◆ Material provided:
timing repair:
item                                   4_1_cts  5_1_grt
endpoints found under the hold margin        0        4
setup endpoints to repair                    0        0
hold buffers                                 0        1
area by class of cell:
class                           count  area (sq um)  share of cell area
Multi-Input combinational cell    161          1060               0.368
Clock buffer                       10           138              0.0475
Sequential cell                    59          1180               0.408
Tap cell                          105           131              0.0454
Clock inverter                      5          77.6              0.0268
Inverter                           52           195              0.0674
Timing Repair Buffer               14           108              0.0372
<file path="config.mk">
export PLATFORM = sky130hd
export DESIGN_NAME = fetch_stage
export DESIGN_NICKNAME = d
export VERILOG_FILES = /design/src/rtl/fetch_stage.sv
export SDC_FILE = /design/constraint.sdc
export NUM_CORES = 1
export LEC_CHECK = 0
export BUFFER_PORTS_ARGS = -buffer_cell sky130_fd_sc_hd__clkbuf_2
export CORE_MARGIN = 2
export CORE_UTILIZATION = 29
export DETAILED_ROUTE_END_ITERATION = 10
export PLACE_DENSITY = 0.52
export SLEW_MARGIN = 5
export SYNTH_ARGS = -nofsm -noshare
export SYNTH_HDL_FRONTEND = slang
export SYNTH_SLANG_ARGS = --single-unit
</file>
<file path="constraint.sdc">
create_clock -name clk -period 2.8 [get_ports clk]
set_input_delay 0.56 -clock clk [delete_from_list [all_inputs] [get_ports clk]]
set_output_delay 0.56 -clock clk [all_outputs]
set_load 0.02 [all_outputs]
</file>
<file path="src/rtl/fetch_stage.sv">
// Instruction fetch stage: owns the PC, issues one prefetch request per cycle and
// registers {pc, instr, comp, exc} toward decode with stall, redirect and fence handling.
module fetch_stage #(
    parameter logic [31:0] START_ADDR = 32'h0000_0000
) (
    input  logic        clk,
    input  logic        rst,
    output logic        pf_valid,
    output logic        pf_fence,
    output logic [31:0] pf_addr,
    input  logic [31:0] pf_rdata,
    input  logic        pf_ready,
    input  logic        redir_valid,
    input  logic [31:0] redir_addr,
    input  logic        redir_fence,
    input  logic        dec_stall,
    output logic        out_valid,
    output logic [31:0] out_pc,
    output logic [31:0] out_instr,
    output logic        out_comp,
    output logic        out_exc
);

    typedef enum logic [1:0] {BOOT = 2'd0, RUN = 2'd1, HALT = 2'd2} state_t;

    state_t      state_q, state_d;
    logic [31:0] pc_p0;
    logic        fence_pend;
    logic        fetch;
    logic        take;

    logic        vld_p1;
    logic [31:0] pc_p1;
    logic [31:0] instr_p1;
    logic        comp_p1;
    logic        exc_p1;

    function automatic logic is_rvc(input logic [31:0] w);
        return w[1:0] != 2'b11;
    endfunction

    function automatic logic [31:0] align_instr(input logic [31:0] w);
        return is_rvc(w) ? {16'h0000, w[15:0]} : w;
    endfunction

    function automatic logic [31:0] pc_step(input logic [31:0] pc, input logic comp);
        return pc + (comp ? 32'd2 : 32'd4);
    endfunction

    always_ff @(posedge clk) begin
        if (rst) state_q <= BOOT;
        else     state_q <= state_d;
    end

    // Request stage (p0): redirect outranks stall, which outranks fetch
    always_comb begin
        state_d  = state_q;
        fetch    = 1'b0;
        pf_valid = 1'b0;
        pf_fence = 1'b0;
        pf_addr  = '0;
        if (redir_valid)           state_d = redir_addr[0] ? HALT : RUN;
        else if (state_q == BOOT)  state_d = RUN;
        fetch    = !rst && !redir_valid && !dec_stall && (state_q == RUN);
        pf_valid = fetch;
        pf_fence = fetch && fence_pend;
        pf_addr  = fetch ? pc_p0 : '0;
    end

    assign take = fetch && pf_ready;

    // Output register stage (p1): holds under stall so nothing is dropped
    always_ff @(posedge clk) begin
        if (rst) begin
            pc_p0      <= START_ADDR;
            fence_pend <= 1'b0;
            vld_p1     <= 1'b0;
            pc_p1      <= '0;
            instr_p1   <= '0;
            comp_p1    <= 1'b0;
            exc_p1     <= 1'b0;
        end else if (redir_valid) begin
            fence_pend <= redir_fence;
            if (redir_addr[0]) begin
                vld_p1   <= 1'b1;
                exc_p1   <= 1'b1;
                pc_p1    <= redir_addr;
                instr_p1 <= '0;
                comp_p1  <= 1'b0;
            end else begin
                pc_p0  <= redir_addr;
                vld_p1 <= 1'b0;
                exc_p1 <= 1'b0;
            end
        end else if (dec_stall) begin
            vld_p1 <= vld_p1;
        end else if (take) begin
            pc_p0      <= pc_step(pc_p0, is_rvc(pf_rdata));
            fence_pend <= 1'b0;
            vld_p1     <= 1'b1;
            exc_p1     <= 1'b0;
            pc_p1      <= pc_p0;
            instr_p1   <= align_instr(pf_rdata);
            comp_p1    <= is_rvc(pf_rdata);
        end else begin
            vld_p1 <= 1'b0;
            exc_p1 <= 1'b0;
        end
    end

    assign out_valid = vld_p1;
    assign out_pc    = pc_p1;
    assign out_instr = instr_p1;
    assign out_comp  = comp_p1;
    assign out_exc   = exc_p1;

endmodule

</file>
**src/rtl/fifo_wr_arbiter.sv**
```systemverilog
// Round-robin arbiter sharing one FIFO write port among NREQ requesters,
// granting bursts of up to MAX_BURST words and throttling on full/almost_full.
module fifo_wr_arbiter #(
  parameter int WIDTH     = 8,
  parameter int NREQ      = 4,
  parameter int MAX_BURST = 4,
  parameter int CNT_W     = 16
) (
  input  logic                      wr_clk,
  input  logic                      rstn,
  input  logic [NREQ-1:0]           req_valid,
  input  logic [NREQ*WIDTH-1:0]     req_data,
  output logic [NREQ-1:0]           req_ready,
  input  logic                      fifo_full,
  input  logic                      fifo_almost_full,
  output logic                      fifo_wr_en,
  output logic [WIDTH-1:0]          fifo_wr_data,
  output logic [$clog2(NREQ)-1:0]   grant_id,
  output logic                      busy,
  output logic [CNT_W-1:0]          word_count
);

  localparam int GW = $clog2(NREQ);
  localparam int BW = $clog2(MAX_BURST + 1);

  typedef enum logic {
    IDLE  = 1'b0,
    BURST = 1'b1
  } state_e;

  state_e           state_q;
  logic             busy_q;
  logic [GW-1:0]    grant_q;
  logic [GW-1:0]    ptr_q;
  logic [BW-1:0]    beat_q;
  logic [CNT_W-1:0] count_q;

  logic [GW-1:0]    winner_d;
  logic [GW-1:0]    idx_s;
  logic             found_s;
  logic             can_grant_s;
  logic             grant_valid_s;
  logic             accept_s;
  logic             last_beat_s;

  // Round-robin search: first valid requester strictly after the pointer.
  always_comb begin
    winner_d = '0;
    idx_s    = '0;
    found_s  = 1'b0;
    for (int k = 1; k <= NREQ; k++) begin
      idx_s = GW'((int'(ptr_q) + k) % NREQ);
      if (!found_s && req_valid[idx_s]) begin
        found_s  = 1'b1;
        winner_d = idx_s;
      end else begin
        found_s  = found_s;
      end
    end
    can_grant_s = (|req_valid) && !fifo_full && !fifo_almost_full;
  end

  // Write-port steering is combinational so an accepted word reaches the FIFO the same cycle.
  always_comb begin
    grant_valid_s = req_valid[grant_q];
    accept_s      = (state_q == BURST) && grant_valid_s && !fifo_full;
    last_beat_s   = (beat_q == BW'(MAX_BURST - 1));
    fifo_wr_en    = accept_s;
    fifo_wr_data  = '0;
    req_ready     = '0;
    for (int i = 0; i < NREQ; i++) begin
      if (grant_q == GW'(i)) begin
        fifo_wr_data = req_data[i*WIDTH +: WIDTH];
        req_ready[i] = (state_q == BURST) && !fifo_full;
      end else begin
        req_ready[i] = 1'b0;
      end
    end
  end

  // Grant/burst state machine; ptr starts at NREQ-1 so requester 0 wins first.
  always_ff @(posedge wr_clk or negedge rstn) begin
    if (!rstn) begin
      state_q <= IDLE;
      busy_q  <= 1'b0;
      grant_q <= '0;
      ptr_q   <= GW'(NREQ - 1);
      beat_q  <= '0;
      count_q <= '0;
    end else begin
      case (state_q)
        IDLE: begin
          if (can_grant_s) begin
            state_q <= BURST;
            busy_q  <= 1'b1;
            grant_q <= winner_d;
            ptr_q   <= winner_d;
            beat_q  <= '0;
          end else begin
            state_q <= IDLE;
            busy_q  <= 1'b0;
          end
        end
        BURST: begin
          if (accept_s) begin
            beat_q <= beat_q + BW'(1);
            if (count_q != {CNT_W{1'b1}}) begin
              count_q <= count_q + CNT_W'(1);
            end else begin
              count_q <= count_q;
            end
          end else begin
            beat_q <= beat_q;
          end
          // A dropped valid ends the burst; the pointer already sits on this requester.
          if ((accept_s && last_beat_s) || !grant_valid_s) begin
            state_q <= IDLE;
            busy_q  <= 1'b0;
          end else begin
            state_q <= BURST;
            busy_q  <= 1'b1;
          end
        end
        default: begin
          state_q <= IDLE;
          busy_q  <= 1'b0;
        end
      endcase
    end
  end

  assign grant_id   = grant_q;
  assign busy       = busy_q;
  assign word_count = count_q;

endmodule
```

◆ Problem to work on:
Using the material, show each line where the string "parameter" can be found.

◆ Solution for this problem:
    parameter logic [31:0] START_ADDR = 32'h0000_0000
  parameter int WIDTH     = 8,
  parameter int NREQ      = 4,
  parameter int MAX_BURST = 4,
  parameter int CNT_W     = 16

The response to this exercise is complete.